Parametric Pumpkin

Introduction: Parametric Pumpkin

Imagine going for a walk at night in your neighbourhood and in the dusk light you see a body of water illuminated in the distance. There is something sinister about an arrangement of unknown floating pumpkins, considering Chinese Water Lanterns these dark souled pumpkins appear the complete opposite.

My goal is to set up a process of manufacturing these floating pumpkins in which they are easily customised and conform to a multitude of designs: this is the process I went through to create a Floating Parametric Jack-o-Lantern.

Using the plugin Grasshopper for Rhino 3D a script was written to take a .jpeg of a cartoon face and map that face to the surface of a pumpkin through user controlled parameters. These parameters include: stalk shape and size, pumpkin segments, polygon shape that produces face outline, thickness of pumpkin (important for 3D printing) and of course the mapped .jpeg image which tells the program the shapes to cut from the pumpkin body. This process could also be reverse engineered to have a face cut from the pumpkin which is known to produce a scary shadow on a surface next to the pumpkin.

Step 1: Setting Up the Pumpkin Definition

In creating the following definition there are specific stages which need to be accomplished.

Step 2: Create Pumpkin Shape

The initial process was to create a sphere for each point on a polygon, this provides centres for the spheres equal to the amount of segments you want the pumpkin to have.

Step 3: Projection Plane

After joining these (8 in this case) spheres into a single solid brep a plane is created in preparation for remapping the .jpeg face onto, and later projecting onto the pumpkin surface.

Step 4: Face Data

On this plane the .jpeg face needs to be remapped to it. The face is remapped through a component analysing the RGB values of the image, these values are connected with points on the surface to control which ones return a greater radius for the desired polygon shape (square, hexagon, circle etc.).

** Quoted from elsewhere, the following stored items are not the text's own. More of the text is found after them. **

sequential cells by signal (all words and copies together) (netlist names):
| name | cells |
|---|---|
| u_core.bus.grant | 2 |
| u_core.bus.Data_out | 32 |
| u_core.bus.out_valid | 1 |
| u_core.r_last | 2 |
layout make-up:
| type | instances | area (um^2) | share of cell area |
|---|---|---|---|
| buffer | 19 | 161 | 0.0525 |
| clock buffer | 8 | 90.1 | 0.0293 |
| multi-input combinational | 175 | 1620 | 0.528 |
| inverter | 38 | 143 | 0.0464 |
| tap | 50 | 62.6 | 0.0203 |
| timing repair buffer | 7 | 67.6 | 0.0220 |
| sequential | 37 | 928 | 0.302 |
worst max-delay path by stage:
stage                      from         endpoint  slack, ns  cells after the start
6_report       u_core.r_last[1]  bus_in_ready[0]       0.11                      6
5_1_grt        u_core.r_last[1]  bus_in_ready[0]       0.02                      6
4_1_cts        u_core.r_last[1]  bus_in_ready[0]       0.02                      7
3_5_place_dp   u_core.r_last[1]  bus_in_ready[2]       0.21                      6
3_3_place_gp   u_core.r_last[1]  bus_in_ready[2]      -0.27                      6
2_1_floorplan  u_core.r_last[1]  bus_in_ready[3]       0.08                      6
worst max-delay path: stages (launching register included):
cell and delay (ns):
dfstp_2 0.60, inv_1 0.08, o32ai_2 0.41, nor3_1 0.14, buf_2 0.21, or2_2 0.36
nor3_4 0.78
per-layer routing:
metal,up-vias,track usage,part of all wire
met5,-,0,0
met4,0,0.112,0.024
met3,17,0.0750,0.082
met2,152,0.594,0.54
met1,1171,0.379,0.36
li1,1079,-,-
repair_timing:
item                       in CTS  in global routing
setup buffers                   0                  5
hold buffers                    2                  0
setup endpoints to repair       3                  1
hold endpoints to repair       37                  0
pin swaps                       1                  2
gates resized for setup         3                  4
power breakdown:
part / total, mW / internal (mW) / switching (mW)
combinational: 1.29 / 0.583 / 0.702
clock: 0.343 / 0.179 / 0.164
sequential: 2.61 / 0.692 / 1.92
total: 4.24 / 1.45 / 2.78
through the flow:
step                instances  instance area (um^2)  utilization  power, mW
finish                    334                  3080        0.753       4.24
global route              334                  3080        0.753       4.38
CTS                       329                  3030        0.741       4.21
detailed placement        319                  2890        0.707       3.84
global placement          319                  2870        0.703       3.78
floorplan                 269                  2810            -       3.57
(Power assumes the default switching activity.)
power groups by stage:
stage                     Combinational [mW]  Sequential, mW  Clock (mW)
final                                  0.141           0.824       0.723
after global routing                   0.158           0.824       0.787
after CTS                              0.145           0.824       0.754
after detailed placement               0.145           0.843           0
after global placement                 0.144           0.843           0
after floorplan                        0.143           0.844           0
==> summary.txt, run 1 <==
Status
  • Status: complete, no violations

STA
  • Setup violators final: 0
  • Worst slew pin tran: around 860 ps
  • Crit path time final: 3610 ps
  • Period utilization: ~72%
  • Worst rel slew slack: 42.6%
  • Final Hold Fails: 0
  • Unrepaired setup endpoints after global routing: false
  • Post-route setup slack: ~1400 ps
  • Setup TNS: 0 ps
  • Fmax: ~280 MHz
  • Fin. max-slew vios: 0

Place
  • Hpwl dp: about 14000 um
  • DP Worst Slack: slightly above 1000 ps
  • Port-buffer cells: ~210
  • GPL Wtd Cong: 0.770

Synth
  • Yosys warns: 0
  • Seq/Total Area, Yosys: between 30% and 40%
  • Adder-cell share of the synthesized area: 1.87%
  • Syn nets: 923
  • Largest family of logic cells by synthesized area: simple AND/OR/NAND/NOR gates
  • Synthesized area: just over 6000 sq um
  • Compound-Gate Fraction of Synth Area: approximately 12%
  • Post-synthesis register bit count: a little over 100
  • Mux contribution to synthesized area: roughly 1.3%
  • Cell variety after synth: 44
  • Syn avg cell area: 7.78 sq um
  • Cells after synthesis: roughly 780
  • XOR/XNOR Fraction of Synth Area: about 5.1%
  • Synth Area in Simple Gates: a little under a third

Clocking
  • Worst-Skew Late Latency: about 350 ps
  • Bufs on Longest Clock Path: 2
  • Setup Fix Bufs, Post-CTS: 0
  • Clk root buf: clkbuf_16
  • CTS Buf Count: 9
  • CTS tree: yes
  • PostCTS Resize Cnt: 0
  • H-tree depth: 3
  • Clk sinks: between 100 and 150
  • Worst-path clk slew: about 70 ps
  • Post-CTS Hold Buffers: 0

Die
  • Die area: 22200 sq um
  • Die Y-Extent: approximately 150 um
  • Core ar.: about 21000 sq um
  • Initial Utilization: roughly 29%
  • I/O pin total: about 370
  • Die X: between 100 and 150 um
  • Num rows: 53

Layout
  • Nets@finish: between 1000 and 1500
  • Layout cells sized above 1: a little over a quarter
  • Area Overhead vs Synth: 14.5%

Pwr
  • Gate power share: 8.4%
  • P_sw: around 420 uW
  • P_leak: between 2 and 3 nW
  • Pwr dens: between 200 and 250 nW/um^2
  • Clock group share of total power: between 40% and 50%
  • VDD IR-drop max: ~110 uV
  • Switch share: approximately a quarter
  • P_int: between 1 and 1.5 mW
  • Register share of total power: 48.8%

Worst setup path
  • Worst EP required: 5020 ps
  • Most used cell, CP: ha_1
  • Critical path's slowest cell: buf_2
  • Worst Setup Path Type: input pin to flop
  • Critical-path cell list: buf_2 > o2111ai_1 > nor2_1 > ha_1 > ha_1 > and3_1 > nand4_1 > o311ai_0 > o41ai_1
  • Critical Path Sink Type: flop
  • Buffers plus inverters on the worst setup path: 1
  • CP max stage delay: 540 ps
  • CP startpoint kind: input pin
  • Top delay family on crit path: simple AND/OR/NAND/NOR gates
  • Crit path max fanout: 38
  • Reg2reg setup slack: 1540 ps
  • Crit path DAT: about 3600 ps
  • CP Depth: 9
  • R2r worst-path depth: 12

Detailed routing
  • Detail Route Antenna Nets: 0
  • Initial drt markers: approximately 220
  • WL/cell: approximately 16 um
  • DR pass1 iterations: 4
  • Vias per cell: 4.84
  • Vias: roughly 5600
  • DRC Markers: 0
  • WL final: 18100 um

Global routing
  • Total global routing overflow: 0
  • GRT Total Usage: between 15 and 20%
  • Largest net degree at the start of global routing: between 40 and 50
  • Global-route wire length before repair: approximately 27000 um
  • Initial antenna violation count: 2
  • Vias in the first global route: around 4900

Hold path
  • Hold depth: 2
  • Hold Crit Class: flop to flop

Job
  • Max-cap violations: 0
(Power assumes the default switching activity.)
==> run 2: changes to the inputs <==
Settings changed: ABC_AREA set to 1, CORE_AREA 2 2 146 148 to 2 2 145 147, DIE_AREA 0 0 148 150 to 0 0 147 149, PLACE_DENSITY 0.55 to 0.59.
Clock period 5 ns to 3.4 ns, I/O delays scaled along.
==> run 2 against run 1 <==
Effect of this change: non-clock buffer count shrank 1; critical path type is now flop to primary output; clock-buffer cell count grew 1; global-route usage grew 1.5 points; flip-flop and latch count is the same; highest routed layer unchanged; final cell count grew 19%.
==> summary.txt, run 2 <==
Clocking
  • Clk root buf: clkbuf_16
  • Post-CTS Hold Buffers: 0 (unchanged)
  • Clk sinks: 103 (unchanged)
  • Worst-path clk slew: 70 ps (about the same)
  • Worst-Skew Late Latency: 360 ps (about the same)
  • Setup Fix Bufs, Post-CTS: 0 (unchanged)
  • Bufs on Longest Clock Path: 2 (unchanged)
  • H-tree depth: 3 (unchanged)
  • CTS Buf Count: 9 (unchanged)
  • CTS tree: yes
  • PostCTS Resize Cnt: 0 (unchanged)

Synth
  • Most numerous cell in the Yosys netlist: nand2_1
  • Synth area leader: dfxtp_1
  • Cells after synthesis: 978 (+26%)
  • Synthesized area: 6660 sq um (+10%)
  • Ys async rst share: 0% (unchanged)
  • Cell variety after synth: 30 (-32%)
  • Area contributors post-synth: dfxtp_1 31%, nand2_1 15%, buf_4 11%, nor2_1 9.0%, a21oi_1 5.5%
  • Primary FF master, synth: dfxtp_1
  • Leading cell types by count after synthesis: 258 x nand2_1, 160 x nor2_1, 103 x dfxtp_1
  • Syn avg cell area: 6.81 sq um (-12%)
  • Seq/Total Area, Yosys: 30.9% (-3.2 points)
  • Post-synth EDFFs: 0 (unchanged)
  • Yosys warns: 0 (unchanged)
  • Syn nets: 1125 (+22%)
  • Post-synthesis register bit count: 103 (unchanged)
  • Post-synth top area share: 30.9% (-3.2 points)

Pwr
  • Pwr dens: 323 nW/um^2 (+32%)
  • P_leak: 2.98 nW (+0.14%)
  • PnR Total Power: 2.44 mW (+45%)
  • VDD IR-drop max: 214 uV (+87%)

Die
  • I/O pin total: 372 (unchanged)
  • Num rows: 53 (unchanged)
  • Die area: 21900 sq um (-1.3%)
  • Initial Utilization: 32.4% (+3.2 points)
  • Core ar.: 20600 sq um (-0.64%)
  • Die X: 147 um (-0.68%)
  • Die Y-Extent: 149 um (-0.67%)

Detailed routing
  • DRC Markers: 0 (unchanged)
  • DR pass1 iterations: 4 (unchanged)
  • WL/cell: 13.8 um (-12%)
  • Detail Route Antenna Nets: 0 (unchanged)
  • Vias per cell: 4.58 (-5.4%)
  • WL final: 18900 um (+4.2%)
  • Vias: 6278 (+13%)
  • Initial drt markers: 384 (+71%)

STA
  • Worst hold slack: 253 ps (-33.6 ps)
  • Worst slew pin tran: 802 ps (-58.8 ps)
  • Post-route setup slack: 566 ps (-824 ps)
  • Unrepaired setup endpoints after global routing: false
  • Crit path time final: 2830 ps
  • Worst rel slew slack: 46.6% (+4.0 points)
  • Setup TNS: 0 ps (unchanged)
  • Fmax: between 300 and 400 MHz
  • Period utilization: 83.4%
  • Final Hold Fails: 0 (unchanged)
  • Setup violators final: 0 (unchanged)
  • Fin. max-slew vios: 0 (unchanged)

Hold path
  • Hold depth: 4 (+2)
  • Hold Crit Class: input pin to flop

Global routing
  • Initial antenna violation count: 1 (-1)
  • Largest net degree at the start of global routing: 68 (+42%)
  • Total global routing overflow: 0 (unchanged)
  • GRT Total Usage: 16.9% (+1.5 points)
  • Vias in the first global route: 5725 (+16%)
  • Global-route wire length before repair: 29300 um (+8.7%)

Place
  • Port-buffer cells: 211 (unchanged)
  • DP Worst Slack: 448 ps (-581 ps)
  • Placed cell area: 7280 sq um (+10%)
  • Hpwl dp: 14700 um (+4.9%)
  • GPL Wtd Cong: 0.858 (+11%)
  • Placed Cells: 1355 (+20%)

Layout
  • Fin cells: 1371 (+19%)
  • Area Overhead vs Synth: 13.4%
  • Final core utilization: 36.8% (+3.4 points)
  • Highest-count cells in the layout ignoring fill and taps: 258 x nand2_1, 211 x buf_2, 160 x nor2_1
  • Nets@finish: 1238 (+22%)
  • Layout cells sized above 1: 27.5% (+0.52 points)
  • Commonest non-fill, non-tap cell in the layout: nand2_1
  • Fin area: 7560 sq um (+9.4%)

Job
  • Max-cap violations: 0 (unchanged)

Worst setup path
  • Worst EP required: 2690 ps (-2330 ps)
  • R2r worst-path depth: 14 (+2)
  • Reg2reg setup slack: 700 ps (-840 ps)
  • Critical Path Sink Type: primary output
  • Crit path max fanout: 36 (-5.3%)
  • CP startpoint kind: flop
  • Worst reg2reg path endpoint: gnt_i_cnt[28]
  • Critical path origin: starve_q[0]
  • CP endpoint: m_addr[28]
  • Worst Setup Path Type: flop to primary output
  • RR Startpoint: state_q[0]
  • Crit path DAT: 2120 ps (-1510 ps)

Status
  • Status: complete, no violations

Step 5: Projecting Face Onto Pumpkin Surface

After getting Grasshopper (the visual scripting plugin) to select the larger shapes their perimeter is calculated and projected onto the surface of the pumpkin.

Step 6: Splitting Pumpkin Surface

Now the curves of the .jpeg face (as interpreted by the number of polygon sides) are mapped to the surface of the pumpkin they need to now be used to cut the pumpkin surface.

Step 7: Thickening Pumpkin

Now the pumpkin surface needs to be thickened so that it is solid, and so that it can be 3D printed (later on down the track).

Step 8: Finalising Script

The last part of the script was to build the stalk and the mechanism in which the pumpkin can float and attach to it.

The power of this script allows you to change the referenced .jpeg of the face (or pattern) and this will update the model to resemble the input .jpeg.